The mechanism for the artificial turbulent jets creation, on the basis of the ejection principle, has been, previously, described. Corresponding to this mechanism, we have the addition of the wells sand reduction method, and also the device for its further implementation. The jet streams use, at the wells cleaning, is connected with the two main factors:

1) the impurities’ removal (e.g. the sand particles) of the turbulent jet;

2) the impurities diffusion transport increase outside the jet;

3) the temperature inversion violation in the well, having created, in result of the sand addition.

Among these above – listed factors, the notable one is the first factor, the other two ones are presented and associated themselves the related and the ancillary conditions, having initiated by the first one.

So, the two air flows interaction (e.g. the generated and the complexing, the upwelling and the downwelling ones) is resulted in the velocity fields, the pressure transformation, and, eventually, – the impurities field transformation (e.g. by its sizes and the sand particles concentration).

So, on the basis of all these provisions, it has been made the mathematical modeling of the wells cleaning process by the turbulent flows, having generated with the ejection using.

This model is included in itself the two sub – models.

Thus, the first of them, is described the impurities concentration change in the turbulent jet, at the moment of the clearance mechanism action; and the second one – outside of the jet.

So, the state variable of this first model, we’ll denote С1(х), and the second one – С2(z, t).

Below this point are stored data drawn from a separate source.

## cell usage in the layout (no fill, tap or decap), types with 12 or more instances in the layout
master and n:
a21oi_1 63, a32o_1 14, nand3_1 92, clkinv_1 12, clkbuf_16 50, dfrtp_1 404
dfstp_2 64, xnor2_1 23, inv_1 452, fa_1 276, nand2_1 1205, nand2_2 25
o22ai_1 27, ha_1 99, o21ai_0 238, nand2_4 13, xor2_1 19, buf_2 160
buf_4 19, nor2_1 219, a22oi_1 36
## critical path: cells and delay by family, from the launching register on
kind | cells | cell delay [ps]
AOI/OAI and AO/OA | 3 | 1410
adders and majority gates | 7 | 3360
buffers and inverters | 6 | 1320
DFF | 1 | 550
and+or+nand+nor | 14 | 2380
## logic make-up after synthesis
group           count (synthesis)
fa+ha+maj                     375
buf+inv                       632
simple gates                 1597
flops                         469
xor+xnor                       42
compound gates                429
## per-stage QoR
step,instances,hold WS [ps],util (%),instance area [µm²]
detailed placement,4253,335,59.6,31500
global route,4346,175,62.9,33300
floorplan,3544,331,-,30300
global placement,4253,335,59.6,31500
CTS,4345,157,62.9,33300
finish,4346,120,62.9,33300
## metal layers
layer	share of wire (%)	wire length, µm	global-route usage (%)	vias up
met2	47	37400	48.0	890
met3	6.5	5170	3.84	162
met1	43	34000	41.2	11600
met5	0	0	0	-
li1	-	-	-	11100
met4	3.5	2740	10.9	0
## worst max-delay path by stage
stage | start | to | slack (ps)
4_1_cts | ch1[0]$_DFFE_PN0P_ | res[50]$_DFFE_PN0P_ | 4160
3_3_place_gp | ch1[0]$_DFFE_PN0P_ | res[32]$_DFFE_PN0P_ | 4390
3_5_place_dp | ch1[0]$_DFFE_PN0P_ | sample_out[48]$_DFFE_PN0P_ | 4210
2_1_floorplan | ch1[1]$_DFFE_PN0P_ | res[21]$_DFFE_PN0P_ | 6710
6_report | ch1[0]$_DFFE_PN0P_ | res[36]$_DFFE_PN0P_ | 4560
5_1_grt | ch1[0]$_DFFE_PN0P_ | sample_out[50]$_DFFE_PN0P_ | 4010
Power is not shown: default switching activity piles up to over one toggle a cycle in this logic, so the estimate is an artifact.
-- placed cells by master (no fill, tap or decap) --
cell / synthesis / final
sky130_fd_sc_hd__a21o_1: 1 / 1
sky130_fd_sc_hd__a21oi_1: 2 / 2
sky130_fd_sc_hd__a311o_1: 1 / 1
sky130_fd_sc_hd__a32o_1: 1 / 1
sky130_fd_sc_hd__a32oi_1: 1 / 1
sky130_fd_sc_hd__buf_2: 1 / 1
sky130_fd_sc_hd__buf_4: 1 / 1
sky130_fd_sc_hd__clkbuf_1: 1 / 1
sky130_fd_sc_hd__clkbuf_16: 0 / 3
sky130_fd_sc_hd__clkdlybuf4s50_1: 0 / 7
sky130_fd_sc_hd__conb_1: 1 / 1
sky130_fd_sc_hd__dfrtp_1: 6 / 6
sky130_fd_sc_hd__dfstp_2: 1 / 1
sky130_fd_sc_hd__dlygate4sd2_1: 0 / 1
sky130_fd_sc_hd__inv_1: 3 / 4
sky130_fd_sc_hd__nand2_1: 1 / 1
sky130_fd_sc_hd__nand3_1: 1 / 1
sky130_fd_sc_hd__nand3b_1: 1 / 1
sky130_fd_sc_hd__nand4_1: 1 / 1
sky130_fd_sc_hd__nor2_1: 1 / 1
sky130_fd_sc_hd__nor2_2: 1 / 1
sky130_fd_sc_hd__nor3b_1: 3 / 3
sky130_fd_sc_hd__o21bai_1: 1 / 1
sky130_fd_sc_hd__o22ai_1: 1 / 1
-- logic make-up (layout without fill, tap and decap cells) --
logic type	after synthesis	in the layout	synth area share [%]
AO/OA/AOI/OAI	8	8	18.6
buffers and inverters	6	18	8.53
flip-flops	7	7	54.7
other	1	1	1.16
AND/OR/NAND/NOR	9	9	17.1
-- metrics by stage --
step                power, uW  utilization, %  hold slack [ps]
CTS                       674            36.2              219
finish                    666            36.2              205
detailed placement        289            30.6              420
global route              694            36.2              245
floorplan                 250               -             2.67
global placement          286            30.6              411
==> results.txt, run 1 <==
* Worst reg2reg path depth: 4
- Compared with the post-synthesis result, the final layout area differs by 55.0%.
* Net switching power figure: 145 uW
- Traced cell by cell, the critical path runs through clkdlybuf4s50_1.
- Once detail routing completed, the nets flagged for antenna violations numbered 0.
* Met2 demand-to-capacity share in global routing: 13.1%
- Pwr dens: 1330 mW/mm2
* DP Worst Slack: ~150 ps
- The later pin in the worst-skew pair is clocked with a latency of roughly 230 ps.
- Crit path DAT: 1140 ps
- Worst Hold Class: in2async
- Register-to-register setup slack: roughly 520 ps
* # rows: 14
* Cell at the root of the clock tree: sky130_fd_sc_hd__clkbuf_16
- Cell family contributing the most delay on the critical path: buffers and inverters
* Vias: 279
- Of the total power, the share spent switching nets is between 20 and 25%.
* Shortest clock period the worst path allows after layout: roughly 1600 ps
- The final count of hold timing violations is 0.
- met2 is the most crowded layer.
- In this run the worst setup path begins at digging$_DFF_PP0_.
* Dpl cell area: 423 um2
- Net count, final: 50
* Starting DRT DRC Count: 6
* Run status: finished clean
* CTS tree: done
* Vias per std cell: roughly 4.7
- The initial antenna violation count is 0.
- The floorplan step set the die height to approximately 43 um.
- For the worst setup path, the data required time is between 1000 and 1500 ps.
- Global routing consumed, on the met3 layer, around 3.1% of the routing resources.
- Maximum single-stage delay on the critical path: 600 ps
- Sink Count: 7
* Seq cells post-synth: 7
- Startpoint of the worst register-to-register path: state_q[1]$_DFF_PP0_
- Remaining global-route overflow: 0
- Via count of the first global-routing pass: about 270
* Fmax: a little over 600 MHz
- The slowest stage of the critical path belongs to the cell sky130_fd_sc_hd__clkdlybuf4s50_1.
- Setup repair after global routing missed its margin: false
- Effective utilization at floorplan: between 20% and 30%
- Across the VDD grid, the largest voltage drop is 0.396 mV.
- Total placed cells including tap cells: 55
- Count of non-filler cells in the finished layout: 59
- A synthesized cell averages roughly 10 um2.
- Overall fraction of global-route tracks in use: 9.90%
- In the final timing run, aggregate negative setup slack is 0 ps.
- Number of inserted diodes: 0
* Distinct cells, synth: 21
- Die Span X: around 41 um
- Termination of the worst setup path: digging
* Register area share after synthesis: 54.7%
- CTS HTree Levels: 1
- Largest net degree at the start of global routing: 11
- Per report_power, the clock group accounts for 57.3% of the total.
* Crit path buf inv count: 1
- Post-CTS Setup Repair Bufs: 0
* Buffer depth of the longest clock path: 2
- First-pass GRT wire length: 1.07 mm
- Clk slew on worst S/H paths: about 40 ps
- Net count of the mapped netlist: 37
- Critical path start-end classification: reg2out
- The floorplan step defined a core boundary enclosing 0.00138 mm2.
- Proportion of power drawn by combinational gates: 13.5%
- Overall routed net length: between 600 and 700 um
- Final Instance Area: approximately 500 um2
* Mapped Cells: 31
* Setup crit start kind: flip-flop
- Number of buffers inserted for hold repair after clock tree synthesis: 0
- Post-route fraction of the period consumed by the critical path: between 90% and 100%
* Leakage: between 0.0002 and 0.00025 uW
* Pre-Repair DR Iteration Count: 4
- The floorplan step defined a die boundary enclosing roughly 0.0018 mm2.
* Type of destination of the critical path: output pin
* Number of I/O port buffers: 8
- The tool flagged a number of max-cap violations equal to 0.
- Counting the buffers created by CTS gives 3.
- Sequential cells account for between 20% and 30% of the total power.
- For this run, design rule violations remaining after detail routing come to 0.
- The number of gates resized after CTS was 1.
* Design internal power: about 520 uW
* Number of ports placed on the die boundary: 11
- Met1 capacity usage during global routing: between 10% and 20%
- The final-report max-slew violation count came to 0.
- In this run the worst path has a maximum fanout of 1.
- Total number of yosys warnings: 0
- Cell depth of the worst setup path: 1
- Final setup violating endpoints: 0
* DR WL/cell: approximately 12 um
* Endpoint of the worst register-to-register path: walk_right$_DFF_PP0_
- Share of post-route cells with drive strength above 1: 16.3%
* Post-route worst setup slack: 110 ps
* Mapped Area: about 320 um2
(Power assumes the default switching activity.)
`config.mk`:
```
export PLATFORM = sky130hd
export DESIGN_NAME = contador_multi
export DESIGN_NICKNAME = d
export VERILOG_FILES = /design/src/rtl/contador_pkg.sv /design/src/rtl/contador_canal.sv /design/src/rtl/contador_multi.sv
export SDC_FILE = /design/constraint.sdc
export NUM_CORES = 1
export LEC_CHECK = 0
export ABC_AREA = 1
export BUFFER_PORTS_ARGS = -buffer_cell sky130_fd_sc_hd__buf_2
export CAP_MARGIN = 0
export CORE_AREA = 8 8 83 85
export DETAILED_ROUTE_END_ITERATION = 7
export DIE_AREA = 0 0 91 93
export HOLD_SLACK_MARGIN = 0.03
export PLACE_DENSITY = 0.75
export SLEW_MARGIN = 20
export SYNTH_ARGS = -nofsm -noshare
export SYNTH_HDL_FRONTEND = slang
export SYNTH_HIERARCHICAL = 1
export SYNTH_SLANG_ARGS = --single-unit
export TNS_END_PERCENT = 1
```
`constraint.sdc`:
```
create_clock -name clk -period 1.09 [get_ports clk]
set_input_delay 0.0545 -clock clk [delete_from_list [all_inputs] [get_ports clk]]
set_output_delay 0.0545 -clock clk [all_outputs]
set_load 0.03 [all_outputs]
```
`src/rtl/contador_pkg.sv`:
```
// Shared definitions for the contador_multi pop-counter bank: FSM encoding and default sizes.
package contador_pkg;

    typedef enum logic {
        ST_WAIT = 1'b0,
        ST_RESP = 1'b1
    } state_t;

    localparam int DEF_NUM_CH = 5;
    localparam int DEF_CNT_W  = 6;
    localparam int DEF_IDX_W  = 3;

endpackage

```
`src/rtl/contador_canal.sv`:
```
// One saturating pop counter with a sticky overflow flag; clr wins over the stored value,
// and a pop coincident with clr still counts.
module contador_canal #(
    parameter int CNT_W = 6
) (
    input  logic             clk,
    input  logic             reset_L,
    input  logic             pop,
    input  logic             clr,
    output logic [CNT_W-1:0] cnt,
    output logic             ovf
);

    localparam logic [CNT_W-1:0] CNT_MAX = '1;

    always_ff @(posedge clk or negedge reset_L) begin
        if (!reset_L) begin
            cnt <= '0;
            ovf <= 1'b0;
        end else if (clr) begin
            cnt <= pop ? CNT_W'(1) : '0;
            ovf <= 1'b0;
        end else if (pop) begin
            // A pop that finds the counter already full is the overflow event.
            if (cnt == CNT_MAX) begin
                ovf <= 1'b1;
            end else begin
                cnt <= cnt + CNT_W'(1);
            end
        end
    end

endmodule

```
`src/rtl/contador_multi.sv`:
```
// Pop-counter bank with a registered req/valid/ack read port gated by idle.
// Define CONTADOR_CLR_ON_READ_EN to make accepted in-range reads clear the selected channel.
module contador_multi
    import contador_pkg::*;
#(
    parameter int NUM_CH = DEF_NUM_CH,
    parameter int CNT_W  = DEF_CNT_W,
    parameter int IDX_W  = DEF_IDX_W
) (
    input  logic              clk,
    input  logic              reset_L,
    input  logic [NUM_CH-1:0] pop,
    input  logic              idle,
    input  logic              req,
    input  logic [IDX_W-1:0]  idx,
    input  logic              ack,
    output logic              valid,
    output logic [CNT_W-1:0]  data_out,
    output logic              ovf,
    output logic              err
);

    localparam logic [IDX_W:0] NUM_CH_L = (IDX_W + 1)'(NUM_CH);

    state_t            state;
    logic [CNT_W-1:0]  cnt_arr [NUM_CH];
    logic [NUM_CH-1:0] ovf_vec;
    logic [NUM_CH-1:0] clr_vec;
    logic [CNT_W-1:0]  sel_cnt;
    logic              sel_ovf;
    logic              in_range;
    logic              accept;

    assign accept   = (state == ST_WAIT) && idle && req;
    assign in_range = ({1'b0, idx} < NUM_CH_L);

    for (genvar i = 0; i < NUM_CH; i++) begin : g_canal
`ifdef CONTADOR_CLR_ON_READ_EN
        assign clr_vec[i] = accept && in_range && (idx == IDX_W'(i));
`else
        assign clr_vec[i] = 1'b0;
`endif
        contador_canal #(.CNT_W(CNT_W)) u_canal (
            .clk    (clk),
            .reset_L(reset_L),
            .pop    (pop[i]),
            .clr    (clr_vec[i]),
            .cnt    (cnt_arr[i]),
            .ovf    (ovf_vec[i])
        );
    end

    // Read mux sees pre-edge counter values, so a same-edge pop shows up only in later reads.
    always_comb begin
        sel_cnt = '0;
        sel_ovf = 1'b0;
        for (int i = 0; i < NUM_CH; i++) begin
            if (idx == IDX_W'(i)) begin
                sel_cnt = cnt_arr[i];
                sel_ovf = ovf_vec[i];
            end
        end
    end

    always_ff @(posedge clk or negedge reset_L) begin
        if (!reset_L) begin
            state    <= ST_WAIT;
            valid    <= 1'b0;
            data_out <= '0;
            ovf      <= 1'b0;
            err      <= 1'b0;
        end else begin
            case (state)
                ST_WAIT: begin
                    if (accept) begin
                        state <= ST_RESP;
                        valid <= 1'b1;
                        if (in_range) begin
                            data_out <= sel_cnt;
                            ovf      <= sel_ovf;
                            err      <= 1'b0;
                        end else begin
                            data_out <= '0;
                            ovf      <= 1'b0;
                            err      <= 1'b1;
                        end
                    end
                end
                ST_RESP: begin
                    if (ack) begin
                        state    <= ST_WAIT;
                        valid    <= 1'b0;
                        data_out <= '0;
                        ovf      <= 1'b0;
                        err      <= 1'b0;
                    end
                end
            endcase
        end
    end

endmodule

```
==> reports/qor.yml <==
yosys:
  synth.distinct_cells: 25
  avgSynthCellArea_um2: 6.95
  synth_flop_cell: "dfrtp_1"
  yosys_warnings: 6
  yosys-top-cells-count: "nand2_1 (112), inv_1 (63), nand3_1 (57)"
  synth_seq_area_share: 0.381
  synth_area_leaders: "dfrtp_1 (38%), nand2_1 (14%), nand3_1 (9.7%)"
  syn_area_mm2: 0.00296
  async_reset_ff_frac: 1.00
  synth_edf_count: 0
  yosysTopAreaCell: "dfrtp_1"
  synthCells: 425
  netlist.area_leader.share: 0.381
  ys_ff_latch: 45
  yosysMostFrequentCell: "nand2_1"
clocking:
  clock_path_buffers: 2
  path_clk_slew_ns: 0.09
  cts_htree_levels: 2
  insertion_delay_ns: 0.30
  clock_sinks: 45
  cts-root-buf: "clkbuf_8"
  cts_tree: "yes"
  cts_buffers: 5
sta:
  maxSlewViolCount: 0
  layout_worst_path_cycle_share: 1.11
  finalClockSkew_ns: 0.00799
  hold_slack_ns: 0.0439
  rsz0062_at_grt: "yes"
  fin_ws_ns: -0.115
  finalCriticalPeriod_ns: 1.20
  finalSetupTns_ns: -1.70
  clock.fmax_mhz: 830
  hold_viol: 0
  finalSetupViolCount: 31
floorplanning:
  io_pins: 22
  die_y_um: 93
  die-width_um: 91
  design.core.area_mm2: 0.00568
  initial_utilization: 0.521
  rows: 28
  die-area_mm2: 0.00846
pwr:
  powerDensity_mw_per_mm2: 1140
  p_leak_nw: 2.00
  vdd_drop_max_uv: 691
setup_path:
  max_stage_delay_ns: 0.40
  cp_common_cell: "nand2_2"
  crit_required_ns: 1.33
  cp.depth: 7
  crit_slowest_cell: "dfrtp_1"
  r2r-start: "g_canal[3].u_canal/cnt[0]$_DFFE_PN0P_"
  worstSetupEndpointType: "flop"
  cp_max_fo: 4
  timing_worst_setup_path_type: "reg2reg"
  arrival_ns: 1.44
  path_buf_inv: 0
  timing.rr.end: "g_canal[3].u_canal/cnt[1]$_DFFE_PN0P_"
  r2r_slack_ns: -0.11
  startpoint_type: "flop"
  cpLargestDelayFamily: "simple AND/OR/NAND/NOR gates"
  reg2regPathDepth: 7
  crit_chain: "ha_4 > nand2_4 > nor2_4 > nand2_2 > nand2_2 > nand2_2 > a21oi_2"
worst_hold_path:
  hold_depth: 3
  min_path_type: "in2reg"
  hold_path_end: "state$_DFF_PN0_"
  min_from: "req"
placed_design:
  io_buffer_count: 21
  dpl.cell_count: 547
  placedInstanceArea_mm2: 0.00334
  hpwlAfterDp_mm: 4.72
  place_congestion: 0.868
final_layout:
  final_area_mm2: 0.00361
  nets: 502
  drive_gt1_frac: 0.237
  antenna_cells: 0
  area_growth_pct: 22.2
  fin_cells: 560
detailed_routing:
  routedWlPerCell_um: 11.6
  vias: 2791
  drc_errors: 0
  ant_nets: 0
  vias_per_cell: 4.98
  drtIter0Drc: 75
  routed_wl_mm: 6.49
  drtPass1Iterations: 4
outcome:
  failed_checks: "negative setup slack"
  status: "finished with violations"
global_routing:
  grt_first_pass_wirelength_mm: 11.2
  antenna_found_initial: 0
  overflow: 0
  grt_pass1_vias: 2641
  grt_usage: 0.155
  grt_max_degree: 46
flow_run:
  drv_cap: 0
`src/rtl/pc_fetch.sv`:
```
// Fetch stage of the single-cycle core: owns the architectural PC, issues one
// instruction-memory request at a time and presents the fetched word to decode.
module pc_fetch #(
  parameter logic [31:0] RESET_PC    = 32'h0000_0000,
  parameter bit          ALIGN_CHECK = 1'b1
) (
  input  logic        clk,
  input  logic        rst,
  input  logic [31:0] npc,
  input  logic        instr_ack,
  output logic        imem_req,
  output logic [31:0] imem_addr,
  input  logic        imem_ready,
  input  logic        imem_rvalid,
  input  logic [31:0] imem_rdata,
  output logic [31:0] pc,
  output logic [31:0] instr,
  output logic        instr_valid,
  output logic        misalign_err,
  output logic [31:0] fetch_count
);

  // Handshakes: a request transfers on a cycle with imem_req && imem_ready;
  // imem_req and imem_addr stay stable until then. A response is taken only in
  // S_WAIT on imem_rvalid. instr_ack transfers the held instruction and is
  // honoured only while instr_valid is high.
  typedef enum logic [1:0] {
    S_REQ  = 2'd0,
    S_WAIT = 2'd1,
    S_HOLD = 2'd2,
    S_ERR  = 2'd3
  } state_t;

  state_t      state_q, state_d;
  logic [31:0] pc_q, pc_d;
  logic [31:0] instr_q, instr_d;
  logic [31:0] count_q, count_d;
  logic        valid_q, valid_d;
  logic        err_q, err_d;
  logic        npc_misaligned;
  logic [31:0] npc_commit;

  assign npc_misaligned = ALIGN_CHECK && (npc[1:0] != 2'b00);
  assign npc_commit     = ALIGN_CHECK ? npc : {npc[31:2], 2'b00};

  always_ff @(posedge clk or posedge rst) begin
    if (rst) begin
      state_q <= S_REQ;
      pc_q    <= RESET_PC;
      instr_q <= 32'h0;
      count_q <= 32'h0;
      valid_q <= 1'b0;
      err_q   <= 1'b0;
    end else begin
      state_q <= state_d;
      pc_q    <= pc_d;
      instr_q <= instr_d;
      count_q <= count_d;
      valid_q <= valid_d;
      err_q   <= err_d;
    end
  end

  always_comb begin
    state_d = state_q;
    pc_d    = pc_q;
    instr_d = instr_q;
    count_d = count_q;
    valid_d = valid_q;
    err_d   = err_q;
    case (state_q)
      S_REQ: begin
        // Any imem_rvalid here belongs to a request cancelled by reset.
        if (imem_ready) state_d = S_WAIT;
      end
      S_WAIT: begin
        if (imem_rvalid) begin
          instr_d = imem_rdata;
          valid_d = 1'b1;
          state_d = S_HOLD;
        end
      end
      S_HOLD: begin
        if (instr_ack) begin
          count_d = count_q + 32'd1;
          valid_d = 1'b0;
          if (npc_misaligned) begin
            pc_d    = npc;
            err_d   = 1'b1;
            state_d = S_ERR;
          end else begin
            pc_d    = npc_commit;
            state_d = S_REQ;
          end
        end
      end
      S_ERR: begin
        valid_d = 1'b0;
        err_d   = 1'b1;
      end
      default: state_d = S_REQ;
    endcase
  end

  assign imem_req     = (state_q == S_REQ);
  assign imem_addr    = pc_q;
  assign pc           = pc_q;
  assign instr        = instr_q;
  assign instr_valid  = valid_q;
  assign misalign_err = err_q;
  assign fetch_count  = count_q;

endmodule

```
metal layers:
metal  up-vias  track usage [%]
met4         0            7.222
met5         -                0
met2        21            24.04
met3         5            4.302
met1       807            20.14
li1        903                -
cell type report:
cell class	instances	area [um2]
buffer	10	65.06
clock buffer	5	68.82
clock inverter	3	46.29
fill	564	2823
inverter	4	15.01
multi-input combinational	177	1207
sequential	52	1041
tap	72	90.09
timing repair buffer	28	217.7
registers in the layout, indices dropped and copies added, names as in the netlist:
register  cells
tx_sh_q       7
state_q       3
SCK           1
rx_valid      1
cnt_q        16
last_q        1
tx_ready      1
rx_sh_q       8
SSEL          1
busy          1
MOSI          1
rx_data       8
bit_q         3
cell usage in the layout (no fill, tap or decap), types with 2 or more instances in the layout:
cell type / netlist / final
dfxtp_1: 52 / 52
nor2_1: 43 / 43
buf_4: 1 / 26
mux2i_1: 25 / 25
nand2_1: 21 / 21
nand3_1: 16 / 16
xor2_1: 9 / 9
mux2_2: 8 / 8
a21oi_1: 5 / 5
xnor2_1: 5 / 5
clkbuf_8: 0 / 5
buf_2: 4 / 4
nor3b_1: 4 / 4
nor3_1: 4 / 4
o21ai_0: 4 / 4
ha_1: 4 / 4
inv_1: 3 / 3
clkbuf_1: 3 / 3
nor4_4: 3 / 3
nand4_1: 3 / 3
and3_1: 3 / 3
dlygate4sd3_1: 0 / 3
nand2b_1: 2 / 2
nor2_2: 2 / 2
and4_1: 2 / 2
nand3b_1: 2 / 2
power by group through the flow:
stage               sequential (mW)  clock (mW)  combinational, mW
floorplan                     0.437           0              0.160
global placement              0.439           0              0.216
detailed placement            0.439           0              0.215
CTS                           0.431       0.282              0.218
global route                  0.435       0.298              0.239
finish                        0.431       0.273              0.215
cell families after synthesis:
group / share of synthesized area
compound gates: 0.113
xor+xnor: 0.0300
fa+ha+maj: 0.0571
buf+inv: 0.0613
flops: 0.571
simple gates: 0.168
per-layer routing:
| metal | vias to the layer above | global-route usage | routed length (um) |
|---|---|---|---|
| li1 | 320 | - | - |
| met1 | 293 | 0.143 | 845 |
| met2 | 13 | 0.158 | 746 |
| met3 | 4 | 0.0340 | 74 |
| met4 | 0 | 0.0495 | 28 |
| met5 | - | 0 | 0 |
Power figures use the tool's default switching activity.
===== src/rtl/lsu_axi_lite_master_pkg.sv =====
// Shared types and codes for the LSU to AXI4-Lite bridge.
// Imported by the bridge top and its lane aligner.
package lsu_axi_lite_master_pkg;

  localparam logic [2:0] F3_B  = 3'b000;
  localparam logic [2:0] F3_H  = 3'b001;
  localparam logic [2:0] F3_W  = 3'b010;
  localparam logic [2:0] F3_D  = 3'b011;
  localparam logic [2:0] F3_BU = 3'b100;
  localparam logic [2:0] F3_HU = 3'b101;
  localparam logic [2:0] F3_WU = 3'b110;

  localparam logic [1:0] RESP_OKAY   = 2'b00;
  localparam logic [1:0] RESP_EXOKAY = 2'b01;
  localparam logic [1:0] RESP_SLVERR = 2'b10;
  localparam logic [1:0] RESP_DECERR = 2'b11;

  localparam logic [1:0] FLT_OK    = 2'b00;
  localparam logic [1:0] FLT_MISAL = 2'b01;
  localparam logic [1:0] FLT_BUS   = 2'b10;
  localparam logic [1:0] FLT_SIZE  = 2'b11;

  typedef enum logic [1:0] {
    ST_IDLE,
    ST_WR,
    ST_RD,
    ST_RESP
  } lsu_state_e;

  function automatic logic resp_err(input logic [1:0] r);
    return (r == RESP_SLVERR) || (r == RESP_DECERR);
  endfunction

endpackage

Then, the calculating formulae, having obtained, on the basis of all these models, are taken the following form:

(1)

where D – the diffusion coefficient of the impurities; υ – the velocity of the air stream; q – the flux density (e.g. «the power») impurities source; Н – the well height; (х, y) – the coordinates of the points of the horizontal plane.

Having differentiated (1), and equated to the zero, the derivative value ∂С1/∂х at the point х = хmax, in which the maximum concentration is achieved at the lower boundary of the well (e.g. as the functions C1 from the distance х and the diffusion coefficient D).

Having taken у = 0, from the following condition:

(2)

we get х = хmax:

xmax = (VH2)/(4D). (3)

The time, over which the maximum concentration is achieved, at the fixed distance from the turbulent jet axis (for example, at the distance r), is equal to the following:

(4)

So, the formula (4) has been obtained by us from the equation (1), on the basis of the study of the maximum function С1. Then, it is checked by the immediate formulation in (3) at Н = r).

The initial moment (e.g. the reading) time τ = 0 in the sub–model (1) is taken from the start moment of the mechanism actuation of the clearance, and in the sub–model (2) – from the origin moment of the instantaneous linear source of the instant sand particles. Accordingly, х – the distance from the continuously operating impurities source, and τ – the time, which is required to be transferred the turbulent flow, having originated the linear instantaneous source at the distance х.

The sub–model 2 is based on the equation of the diffusion transport of the particles, having presented in the following form:

(5)

where ωz – the speed of the downwelling vertical flow.

In the general case, q ≠ const. So, the dependence of q on τ can be obtained, on the basis of the sub – model 1.

The results of the numerical implementation of the model are allowed to be got the estimates of the magnitude:

С = С1(z) + С2(х, у), (6)

at the time moment τmax depending on the model parameters V, W, D, which, in their turn, are depended on the operating principle and the design parameters of the addition of the wells sand reduction mechanism with the turbulent jets using, having generated, on the basis of the ejection.

The work was submitted to International Scientific Conference «Engineering and modern production», Sri Lanka, April 27 – May 3, 2013, came to the editorial office 29.04.2013.